Essentially there are two basic types of Wi-Fi network:
● Local area network based network: This type of network may be loosely termed a LAN based
network. Here a Wi-Fi Access Point, AP is linked onto a local area network to provide wireless as well
as wired connectivity, often with more than one Wi-Fi hotspot.
The infrastructure application is aimed at office areas or to provide a "hotspot". The office may even
work wirelessly only and just have a Wireless Local Area Network, WLAN. A backbone wired network
is still required and is connected to a server. The wireless network is then split up into a number of cells,
each serviced by a base station or Access Point (AP) which acts as a controller for the cell. Each Access
Point may have a range of between 30 and 300 metres dependent upon the environment and the location
of the Access Point.
More normally a LAN based network will provide both wired and wireless access. This is the type of
network that is used in most homes, where a router which has its own firewall is connected to the
Internet, and wireless access is provided by a Wi-Fi access point within the router,. Ethernet and often
USB connections are also provided for wired access.

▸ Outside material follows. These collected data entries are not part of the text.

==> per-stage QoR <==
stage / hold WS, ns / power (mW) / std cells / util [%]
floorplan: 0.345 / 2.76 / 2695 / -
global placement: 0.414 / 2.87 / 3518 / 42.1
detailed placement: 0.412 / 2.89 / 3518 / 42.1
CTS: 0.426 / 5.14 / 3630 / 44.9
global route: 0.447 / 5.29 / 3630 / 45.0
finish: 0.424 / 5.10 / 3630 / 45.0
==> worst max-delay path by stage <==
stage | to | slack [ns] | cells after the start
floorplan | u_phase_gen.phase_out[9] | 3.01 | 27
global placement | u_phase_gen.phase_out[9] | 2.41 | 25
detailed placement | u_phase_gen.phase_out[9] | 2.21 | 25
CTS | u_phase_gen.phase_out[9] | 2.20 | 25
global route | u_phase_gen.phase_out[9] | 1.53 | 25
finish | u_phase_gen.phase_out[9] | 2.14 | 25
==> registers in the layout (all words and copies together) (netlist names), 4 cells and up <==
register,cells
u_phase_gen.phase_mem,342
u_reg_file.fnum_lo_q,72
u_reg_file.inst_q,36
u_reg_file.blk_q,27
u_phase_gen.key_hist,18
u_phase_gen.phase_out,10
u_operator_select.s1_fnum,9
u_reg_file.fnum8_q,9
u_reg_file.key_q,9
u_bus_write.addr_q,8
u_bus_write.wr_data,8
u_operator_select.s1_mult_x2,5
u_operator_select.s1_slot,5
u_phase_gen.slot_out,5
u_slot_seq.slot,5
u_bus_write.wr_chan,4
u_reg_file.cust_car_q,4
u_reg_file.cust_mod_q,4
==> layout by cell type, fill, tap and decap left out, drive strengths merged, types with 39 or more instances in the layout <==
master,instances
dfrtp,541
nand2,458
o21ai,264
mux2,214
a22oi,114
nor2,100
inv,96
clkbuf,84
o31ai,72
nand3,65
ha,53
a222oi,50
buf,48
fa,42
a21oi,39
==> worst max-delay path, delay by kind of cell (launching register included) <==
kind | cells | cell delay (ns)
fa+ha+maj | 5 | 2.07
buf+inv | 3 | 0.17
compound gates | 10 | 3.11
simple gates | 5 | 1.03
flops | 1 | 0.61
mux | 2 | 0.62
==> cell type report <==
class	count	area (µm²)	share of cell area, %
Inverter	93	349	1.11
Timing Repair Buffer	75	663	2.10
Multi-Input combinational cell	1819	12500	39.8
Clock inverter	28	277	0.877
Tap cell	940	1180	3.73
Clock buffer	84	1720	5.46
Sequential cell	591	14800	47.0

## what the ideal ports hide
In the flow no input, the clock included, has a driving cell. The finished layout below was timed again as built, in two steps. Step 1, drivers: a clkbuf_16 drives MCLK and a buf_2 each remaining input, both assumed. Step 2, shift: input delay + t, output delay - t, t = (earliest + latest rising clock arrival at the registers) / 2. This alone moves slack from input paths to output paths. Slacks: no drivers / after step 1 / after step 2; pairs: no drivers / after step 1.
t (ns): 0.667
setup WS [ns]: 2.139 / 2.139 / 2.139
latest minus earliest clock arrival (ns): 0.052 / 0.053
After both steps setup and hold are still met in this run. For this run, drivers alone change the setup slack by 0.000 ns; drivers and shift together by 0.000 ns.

● Ad hoc network: The other type of Wi-Fi network that may be used is termed an Ad-Hoc network.
These are formed when a number of computers and peripherals are brought together. They may be
needed when several people come together and need to share data or if they need to access a printer
without the need for having to use wire connections. In this situation the users only communicate with
each other and not with a larger wired network.
As a result there is no Wi-Fi Access Point and special algorithms within the protocols are used to enable
one of the peripherals to take over the role of master to control the Wi-Fi network with the others acting
as slaves.
This type of network is often used for items like games controllers / consoles to communicate.
WiFi hotspots
One of the advantages of using WiFi IEEE 802.11 is that it is possible to connect to the Internet when out
and about. Public WiFi access is everywhere - in cafes, hotels, airports, and very many other places.
Sometimes all that is required is to select a network and press the connect button. Others require a
password to be entered.
When looking at what is WiFi, there are some key topics to look at. There are both the theoretical and
practical issues to looking at dependent upon what is needed:
● Wi-Fi variants & standards: There are several different forms of Wi-Fi. The first that were widely
available were IEEE802.11a and 802.11b. These have long been superseded with a variety of variants
offering much higher speeds and generally better levels of connectivity. There are many different Wi-Fi
standard which have been used, each one with different levels of performance. IEEE 802.11a, 802.11b,
g, n, 802.11ac, 802.11ad Gigabit Wi-Fi, 11af White-Fi, ah, ax etc.
● Positioning a Wi-Fi router: The performance of a Wi-Fi router can be very dependent upon its
location. Place it badly and it will not be able to perform as well. By locating a router in the best
position, much better performance can be gained.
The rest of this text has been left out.